Aquarium Advice Newbie
Joined
Sep 7, 2003
Messages
3
Location
Los Angeles
Hiya, two questions:

I have a dying blue dwarf gourami. About a week ago, I noticed a small white patch was forming on its body. Fearing ich, I turned up the temp to about 87 degrees and added a bit of salt to the water. It seemed to help get rid of the growth for a while. But the gourami looked like something ate away at its scales, as it has a somewhat bare patch where the growth was. I've given up on it now as it is barely moving and listless. We've isolated it from the tank. And now that I examine it in its little container, I can see the growth has increased quite a bit and is now looking almost cottony or hairlike. I thought it was just a little patch, but under a flashlight, I can see it thins out but is actually about 2 mm from the fish's body.

Can anyone help me determine what it is? I'm assuming it's fungal rather than bacterial considering its growth. My wife bought some Maracyn and put that into the tank.

My main concern is treating the tank before we lose another fish.

My other big concern is nitrite levels. I've been testing our water and it is currently at 7.2 pH (used to be 6.4...I'm not sure how I got it to be so basic). The ammonia levels have dropped from 2 ppm to 0. But my nitrite levels have remained at 5 ppm. Or so I'm guessing. The whole color chart thing is a bit hard to tell if it's 2 or 5 ppm or somewhere in between.
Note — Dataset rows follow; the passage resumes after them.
`config.mk`:
```
export PLATFORM = sky130hd
export DESIGN_NAME = fifo_thresh_flat
export DESIGN_NICKNAME = d
export VERILOG_FILES = /design/src/rtl/fifo_pkg.sv /design/src/rtl/fifo_thresh_if.sv /design/src/rtl/fifo_regfile.sv /design/src/rtl/fifo_thresh.sv /design/src/flat_wrapper.sv
export SDC_FILE = /design/constraint.sdc
export NUM_CORES = 1
export LEC_CHECK = 0
export BUFFER_PORTS_ARGS = -buffer_cell sky130_fd_sc_hd__buf_4
export CAP_MARGIN = 0
export CORE_MARGIN = 2
export CORE_UTILIZATION = 31
export CTS_CLUSTER_DIAMETER = 200
export DETAILED_ROUTE_END_ITERATION = 6
export PLACE_DENSITY = 0.51
export SETUP_SLACK_MARGIN = 0.15
export SYNTH_ARGS = -nofsm -noshare
export SYNTH_HDL_FRONTEND = slang
export SYNTH_SLANG_ARGS = --single-unit
```
`constraint.sdc`:
```
create_clock -name i_clk -period 4.2 [get_ports i_clk]
set_clock_uncertainty 0.05 [all_clocks]
set_input_delay 0.63 -clock i_clk [delete_from_list [all_inputs] [get_ports i_clk]]
set_output_delay 0.63 -clock i_clk [all_outputs]
set_load 0.05 [all_outputs]
```
`src/rtl/fifo_pkg.sv`:
```
// rtl/fifo_pkg.sv - shared read/write op encoding for the threshold FIFO
package fifo_pkg;

    typedef enum logic [1:0] {
        OP_NOP       = 2'b00,
        OP_READ      = 2'b01,
        OP_WRITE     = 2'b10,
        OP_READWRITE = 2'b11
    } fifo_op_e;

    // Packs the accepted write/read strobes into one op code
    function automatic fifo_op_e fifo_op(input logic wr, input logic rd);
        return fifo_op_e'({wr, rd});
    endfunction

endpackage

```
`src/rtl/fifo_thresh_if.sv`:
```
// rtl/fifo_thresh_if.sv - request/data/status bundle of the threshold FIFO
interface fifo_thresh_if #(
    parameter int NB_DATA = 8,
    parameter int PTR_LEN = 4
);
    logic               i_write_fifo;
    logic               i_read_fifo;
    logic [NB_DATA-1:0] i_data_to_write;
    logic               i_flush;
    logic               i_clear_flags;
    logic [NB_DATA-1:0] o_data_to_read;
    logic               o_fifo_is_empty;
    logic               o_fifo_is_full;
    logic               o_almost_empty;
    logic               o_almost_full;
    logic [PTR_LEN:0]   o_level;
    logic               o_overflow;
    logic               o_underflow;

    modport master (
        output i_write_fifo, i_read_fifo, i_data_to_write, i_flush, i_clear_flags,
        input  o_data_to_read, o_fifo_is_empty, o_fifo_is_full, o_almost_empty,
               o_almost_full, o_level, o_overflow, o_underflow
    );

    modport slave (
        input  i_write_fifo, i_read_fifo, i_data_to_write, i_flush, i_clear_flags,
        output o_data_to_read, o_fifo_is_empty, o_fifo_is_full, o_almost_empty,
               o_almost_full, o_level, o_overflow, o_underflow
    );
endinterface

```
`src/rtl/fifo_regfile.sv`:
```
// rtl/fifo_regfile.sv - FIFO storage, synchronous write and asynchronous read
module fifo_regfile #(
    parameter int NB_DATA = 8,
    parameter int PTR_LEN = 4
) (
    input  logic               i_clk,
    input  logic               i_we,
    input  logic [PTR_LEN-1:0] i_waddr,
    input  logic [NB_DATA-1:0] i_wdata,
    input  logic [PTR_LEN-1:0] i_raddr,
    output logic [NB_DATA-1:0] o_rdata
);
    localparam int DEPTH = 2 ** PTR_LEN;

    logic [NB_DATA-1:0] r_mem [DEPTH];

    // Storage is deliberately not reset; only the pointers define validity
    always_ff @(posedge i_clk) begin
        if (i_we) begin
            r_mem[i_waddr] <= i_wdata;
        end
    end

    assign o_rdata = r_mem[i_raddr];
endmodule

```
`src/rtl/fifo_thresh.sv`:
```
// rtl/fifo_thresh.sv - FWFT FIFO with level, threshold flags and sticky errors
module fifo_thresh
    import fifo_pkg::*;
#(
    parameter int NB_DATA         = 8,
    parameter int PTR_LEN         = 4,
    parameter int ALMOST_FULL_TH  = 2 ** PTR_LEN - 2,
    parameter int ALMOST_EMPTY_TH = 2
) (
    input  logic          i_clk,
    input  logic          i_reset_n,
    fifo_thresh_if.slave  bus
);
    localparam int DEPTH = 2 ** PTR_LEN;
    localparam logic [PTR_LEN:0] LVL_DEPTH = (PTR_LEN + 1)'(DEPTH);
    localparam logic [PTR_LEN:0] LVL_AF    = (PTR_LEN + 1)'(ALMOST_FULL_TH);
    localparam logic [PTR_LEN:0] LVL_AE    = (PTR_LEN + 1)'(ALMOST_EMPTY_TH);

    if (!(ALMOST_EMPTY_TH >= 0 && ALMOST_EMPTY_TH < ALMOST_FULL_TH && ALMOST_FULL_TH <= DEPTH))
    begin : g_bad_thresholds
        $error("fifo_thresh: need 0 <= ALMOST_EMPTY_TH < ALMOST_FULL_TH <= DEPTH");
    end

    logic [PTR_LEN-1:0] r_wr_ptr;
    logic [PTR_LEN-1:0] r_rd_ptr;
    logic [PTR_LEN:0]   r_level;
    logic [PTR_LEN:0]   w_level_nxt;
    logic               r_empty;
    logic               r_full;
    logic               r_almost_empty;
    logic               r_almost_full;
    logic               r_overflow;
    logic               r_underflow;
    logic               w_rd_acc;
    logic               w_wr_acc;
    logic               w_mem_we;
    logic               w_ovf_evt;
    logic               w_unf_evt;
    fifo_op_e           w_op;

    // A read at full frees a slot in the same cycle, so the write may ride along
    assign w_rd_acc = bus.i_read_fifo & ~r_empty;
    assign w_wr_acc = bus.i_write_fifo & (~r_full | w_rd_acc);
    assign w_op     = fifo_op(w_wr_acc, w_rd_acc);
    assign w_mem_we = w_wr_acc & ~bus.i_flush;

    // Errors are not recorded on a flush cycle; read+write on empty is a clean write
    assign w_ovf_evt = bus.i_write_fifo & ~w_wr_acc & ~bus.i_flush;
    assign w_unf_evt = bus.i_read_fifo & r_empty & ~bus.i_write_fifo & ~bus.i_flush;

    fifo_regfile #(
        .NB_DATA (NB_DATA),
        .PTR_LEN (PTR_LEN)
    ) u_regfile (
        .i_clk   (i_clk),
        .i_we    (w_mem_we),
        .i_waddr (r_wr_ptr),
        .i_wdata (bus.i_data_to_write),
        .i_raddr (r_rd_ptr),
        .o_rdata (bus.o_data_to_read)
    );

    // Next occupancy: +1 / -1 / hold, flush forces empty
    always_comb begin
        w_level_nxt = r_level;
        unique case (w_op)
            OP_WRITE: w_level_nxt = r_level + 1'b1;
            OP_READ:  w_level_nxt = r_level - 1'b1;
            default:  w_level_nxt = r_level;
        endcase
        if (bus.i_flush) begin
            w_level_nxt = '0;
        end
    end

    // Pointers, level and level-derived flags, all from the same next level
    always_ff @(posedge i_clk or negedge i_reset_n) begin
        if (!i_reset_n) begin
            r_wr_ptr       <= '0;
            r_rd_ptr       <= '0;
            r_level        <= '0;
            r_empty        <= 1'b1;
            r_full         <= 1'b0;
            r_almost_empty <= 1'b1;
            r_almost_full  <= 1'b0;
        end else begin
            if (bus.i_flush) begin
                r_wr_ptr <= '0;
                r_rd_ptr <= '0;
            end else begin
                if (w_wr_acc) r_wr_ptr <= r_wr_ptr + 1'b1;
                if (w_rd_acc) r_rd_ptr <= r_rd_ptr + 1'b1;
            end
            r_level        <= w_level_nxt;
            r_empty        <= (w_level_nxt == '0);
            r_full         <= (w_level_nxt == LVL_DEPTH);
            r_almost_empty <= (w_level_nxt <= LVL_AE);
            r_almost_full  <= (w_level_nxt >= LVL_AF);
        end
    end

    // Sticky error flags; a new error wins over a same-cycle clear
    always_ff @(posedge i_clk or negedge i_reset_n) begin
        if (!i_reset_n) begin
            r_overflow  <= 1'b0;
            r_underflow <= 1'b0;
        end else begin
            if (w_ovf_evt)               r_overflow <= 1'b1;
            else if (bus.i_clear_flags)  r_overflow <= 1'b0;
            if (w_unf_evt)               r_underflow <= 1'b1;
            else if (bus.i_clear_flags)  r_underflow <= 1'b0;
        end
    end

    assign bus.o_level         = r_level;
    assign bus.o_fifo_is_empty = r_empty;
    assign bus.o_fifo_is_full  = r_full;
    assign bus.o_almost_empty  = r_almost_empty;
    assign bus.o_almost_full   = r_almost_full;
    assign bus.o_overflow      = r_overflow;
    assign bus.o_underflow     = r_underflow;
endmodule
```
`src/flat_wrapper.sv`:
```
// flat-port wrapper written by rule: the top's interface ports become plain ports
module fifo_thresh_flat import fifo_pkg::*;
#(
    parameter int NB_DATA         = 8,
    parameter int PTR_LEN         = 4,
    parameter int ALMOST_FULL_TH  = 2 ** PTR_LEN - 2,
    parameter int ALMOST_EMPTY_TH = 2
)
  (i_clk, i_reset_n, bus_i_write_fifo, bus_i_read_fifo, bus_i_data_to_write, bus_i_flush, bus_i_clear_flags, bus_o_data_to_read, bus_o_fifo_is_empty, bus_o_fifo_is_full, bus_o_almost_empty, bus_o_almost_full, bus_o_level, bus_o_overflow, bus_o_underflow);
  fifo_thresh_if #(.NB_DATA(NB_DATA), .PTR_LEN(PTR_LEN)) bus_i ();
  input  logic i_clk;
  input  logic i_reset_n;
  input wire logic [$bits(bus_i.i_write_fifo)-1:0] bus_i_write_fifo;
  input wire logic [$bits(bus_i.i_read_fifo)-1:0] bus_i_read_fifo;
  input wire logic [$bits(bus_i.i_data_to_write)-1:0] bus_i_data_to_write;
  input wire logic [$bits(bus_i.i_flush)-1:0] bus_i_flush;
  input wire logic [$bits(bus_i.i_clear_flags)-1:0] bus_i_clear_flags;
  output wire logic [$bits(bus_i.o_data_to_read)-1:0] bus_o_data_to_read;
  output wire logic [$bits(bus_i.o_fifo_is_empty)-1:0] bus_o_fifo_is_empty;
  output wire logic [$bits(bus_i.o_fifo_is_full)-1:0] bus_o_fifo_is_full;
  output wire logic [$bits(bus_i.o_almost_empty)-1:0] bus_o_almost_empty;
  output wire logic [$bits(bus_i.o_almost_full)-1:0] bus_o_almost_full;
  output wire logic [$bits(bus_i.o_level)-1:0] bus_o_level;
  output wire logic [$bits(bus_i.o_overflow)-1:0] bus_o_overflow;
  output wire logic [$bits(bus_i.o_underflow)-1:0] bus_o_underflow;
  assign bus_i.i_write_fifo = bus_i_write_fifo;
  assign bus_i.i_read_fifo = bus_i_read_fifo;
  assign bus_i.i_data_to_write = bus_i_data_to_write;
  assign bus_i.i_flush = bus_i_flush;
  assign bus_i.i_clear_flags = bus_i_clear_flags;
  assign bus_o_data_to_read = bus_i.o_data_to_read;
  assign bus_o_fifo_is_empty = bus_i.o_fifo_is_empty;
  assign bus_o_fifo_is_full = bus_i.o_fifo_is_full;
  assign bus_o_almost_empty = bus_i.o_almost_empty;
  assign bus_o_almost_full = bus_i.o_almost_full;
  assign bus_o_level = bus_i.o_level;
  assign bus_o_overflow = bus_i.o_overflow;
  assign bus_o_underflow = bus_i.o_underflow;
  fifo_thresh #(.NB_DATA(NB_DATA), .PTR_LEN(PTR_LEN), .ALMOST_FULL_TH(ALMOST_FULL_TH), .ALMOST_EMPTY_TH(ALMOST_EMPTY_TH)) u_core (.i_clk(i_clk), .i_reset_n(i_reset_n), .bus(bus_i));
endmodule
```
Whoops, sorry, forgot the other important stuff...29 Gallon tank, aquatic soil base, 4-5 live plants. Lighting is too low...am working on remedying that. 3 platys, 1 dwarf gourami (still ok), 1 albino cory, 2 zebra danios, 6 neon tetras, 2 black skirt tetras, 1 pleco, 1 African frog, 5 ghost shrimp, 2 swordtails.

I have been doing 20-40% water changes everyday for the past 3 days and still no change in the nitrite levels. I've remove as much dying plant material as I can see and told my wife to reduce the amount she feeds the fish.

From what I've read there isn't really a quick fix for the nitrites, but there should be something...Bio-Spira? (Though I haven't had any luck looking for it, I may have to try some of the other lfs's in the area.)

Any suggestions?
 
You can add salt to the tank to prevent the nitrites from harming your fish (it won't do anything to the nitrite levels themselves, but it will prevent the nitrite from being absorbed into the fishes bloodstream). You'll want to keep up the water changes, as well.

I don't really have any advice on the white patch unfortunately...hopefully someone else will!
 
Once u finish with the medicine process, the cheapest and safest way for you now would be putting a bag of active carbon in the tank. the carbon will not only absord the left over medicine, it will also abosrd the amonia and NO2/NO3 in ur tank.

but remember this is only short term solution until ur tank start to cycle as tank with plant might suffer a bit (carbon absord everything in the water inc the mineral needed by the plant).

But imho, slow growing plant can easily regrow but fish kill by water poisoning are lost permenant.
 
Ack. Sounds like your poor gourami has columnaris aka flex. Its a bacterial infection caused by the flexibactor bacteria and is often known as mouth fungus as it sorta looks like a fungal infection. Its also the number one infection in fishtanks.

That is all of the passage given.